Region — region • gpmapr

A collection of studies that are associated with a particular region.

Usage

region(
  region_id,
  include_associations = FALSE,
  include_coloc_pairs = FALSE,
  h4_threshold = 0.8
)

Arguments

region_id: A numeric value specifying the region id
include_associations: A logical value specifying whether to include associations (BETA, SE, P), defaults to FALSE
include_coloc_pairs: A logical value specifying whether to include coloc pairs, defaults to FALSE
h4_threshold: A numeric value specifying the h4 threshold for coloc pairs, defaults to 0.8

Value

A list which contains the following elements:

gene: A list containing metadata about the gene, including region, and neighboring genes.
coloc_groups: a dataframe containing information about which studies have coloc results for this gene. See below for details.
study_extractions: a list of dataframes containing the study extractions for this trait.
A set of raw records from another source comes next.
<file path="config.mk">
export PLATFORM = sky130hd
export DESIGN_NAME = gpio_port8
export DESIGN_NICKNAME = d
export VERILOG_FILES = /design/src/rtl/gpio_port8.sv
export SDC_FILE = /design/constraint.sdc
export NUM_CORES = 1
export LEC_CHECK = 0
export BUFFER_PORTS_ARGS = -buffer_cell sky130_fd_sc_hd__buf_2
export CORE_MARGIN = 4
export CORE_UTILIZATION = 40
export CTS_CLUSTER_DIAMETER = 80
export CTS_CLUSTER_SIZE = 20
export DETAILED_ROUTE_END_ITERATION = 16
export GPL_TIMING_DRIVEN = 0
export PLACE_DENSITY = 0.68
export SLEW_MARGIN = 25
export SYNTH_ARGS = -nofsm -noshare
export SYNTH_HDL_FRONTEND = slang
export SYNTH_SLANG_ARGS = --single-unit
</file>
<file path="constraint.sdc">
create_clock -name clk -period 4.8 [get_ports clk]
set_clock_uncertainty 0.1 [all_clocks]
set_input_delay 1.2 -clock clk [delete_from_list [all_inputs] [get_ports clk]]
set_output_delay 1.2 -clock clk [all_outputs]
set_load 0.02 [all_outputs]
</file>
See below for details.
rare_results: (optional) a list of dataframes containing the rare results for this trait
coloc_pairs: (optional) a dataframe containing all pairwise coloc results for this trait.
variants: a dataframe containing the variants for each associated coloc group or rare group.

See below for details.

Details

The dataframes returned by this function are as follows:

coloc_groups_dataframe

The coloc_groups dataframe contains information about which studies have coloc results. It has the following columns:

coloc_group_id: the unique id for this group of colocalised results
study_id: the id of the study
study_extraction_id: the id of the study extraction
variant_id: the id of the SNP
ld_block_id: the id of the LD block
chr: the chromosome of the SNP
bp: the base pair position of the SNP
min_p: the minimum p-value related to the study_extraction_id
cis_trans: the cis/trans status of the SNP
ld_block: the LD block of the SNP
display_snp: the display SNP name
gene: the gene associated with the SNP
gene_id: the id of the gene
trait_id: the id of the trait
trait_name: the name of the trait
trait_category: the category of the trait
data_type: the data type of the trait
tissue: the tissue of the trait

genes_in_region_dataframe

The genes_in_region dataframe contains information about which genes are in a region. It has the following columns:

id: the id of the gene
ensembl_id: the ensembl id of the gene
gene: the name of the gene
description: the description of the gene
gene_biotype: the gene biotype
chr: the chromosome of the gene
start: the start position of the gene
stop: the stop position of the gene
strand: the strand of the gene
source: the source of the gene

study_extractions_dataframe

The study_extractions dataframe contains information about which studies have coloc results. It has the following columns:

id: the unique id for this study extraction
study_id: the id of the study associated with this study extraction
variant_id: the id of the SNP
snp: the SNP name
ld_block_id: the id of the LD block
unique_study_id: the unique id for this study
study: the study name
file: the file name
svg_file: the SVG file name
file_with_lbfs: the file name with lbfs
chr: the chromosome of the SNP
bp: the base pair position of the SNP
min_p: the minimum p-value related to the study_extraction_id
cis_trans: the cis/trans status of the SNP
ld_block: the LD block of the SNP
gene: the gene associated with the SNP
gene_id: the id of the gene
trait_id: the id of the trait
trait_name: the name of the trait
trait_category: the category of the trait
data_type: the data type of the trait
tissue: the tissue of the trait

rare_results_dataframe

The rare_results dataframe contains information about which studies have coloc results. It has the following columns:

rare_result_group_id: the unique id for this rare result group
study_id: the id of the study associated with this rare result
study_extraction_id: the id of the study extraction associated with this rare result
variant_id: the id of the SNP
ld_block_id: the id of the LD block
chr: the chromosome of the SNP
bp: the base pair position of the SNP
min_p: the minimum p-value related to the study_extraction_id
display_snp: the display SNP name
gene: the gene associated with the SNP
gene_id: the id of the gene
trait_id: the id of the trait
trait_name: the name of the trait
trait_category: the category of the trait
data_type: the data type of the trait
tissue: the tissue of the trait
ld_block: the LD block of the SNP

coloc_pairs_dataframe

The coloc_pairs dataframe contains information about which studies have coloc pairs. It has the following columns:

study_extraction_a_id: the id of the study extraction associated with this coloc pair
study_extraction_b_id: the id of the study extraction associated with this coloc pair
ld_block_id: the id of the LD block
h3: the h3 value for this coloc pair
h4: the h4 value for this coloc pair
spurious: whether this coloc pair is spurious

variants_dataframe

The variants dataframe contains variant information that is pulled from the Variant Effect Predictor (VEP) database. It has the following columns, along side many more columns from VEP:

id: the id of the SNP
gene_id: the id of the gene as predicted by VEP
gene: the gene name as predicted by VEP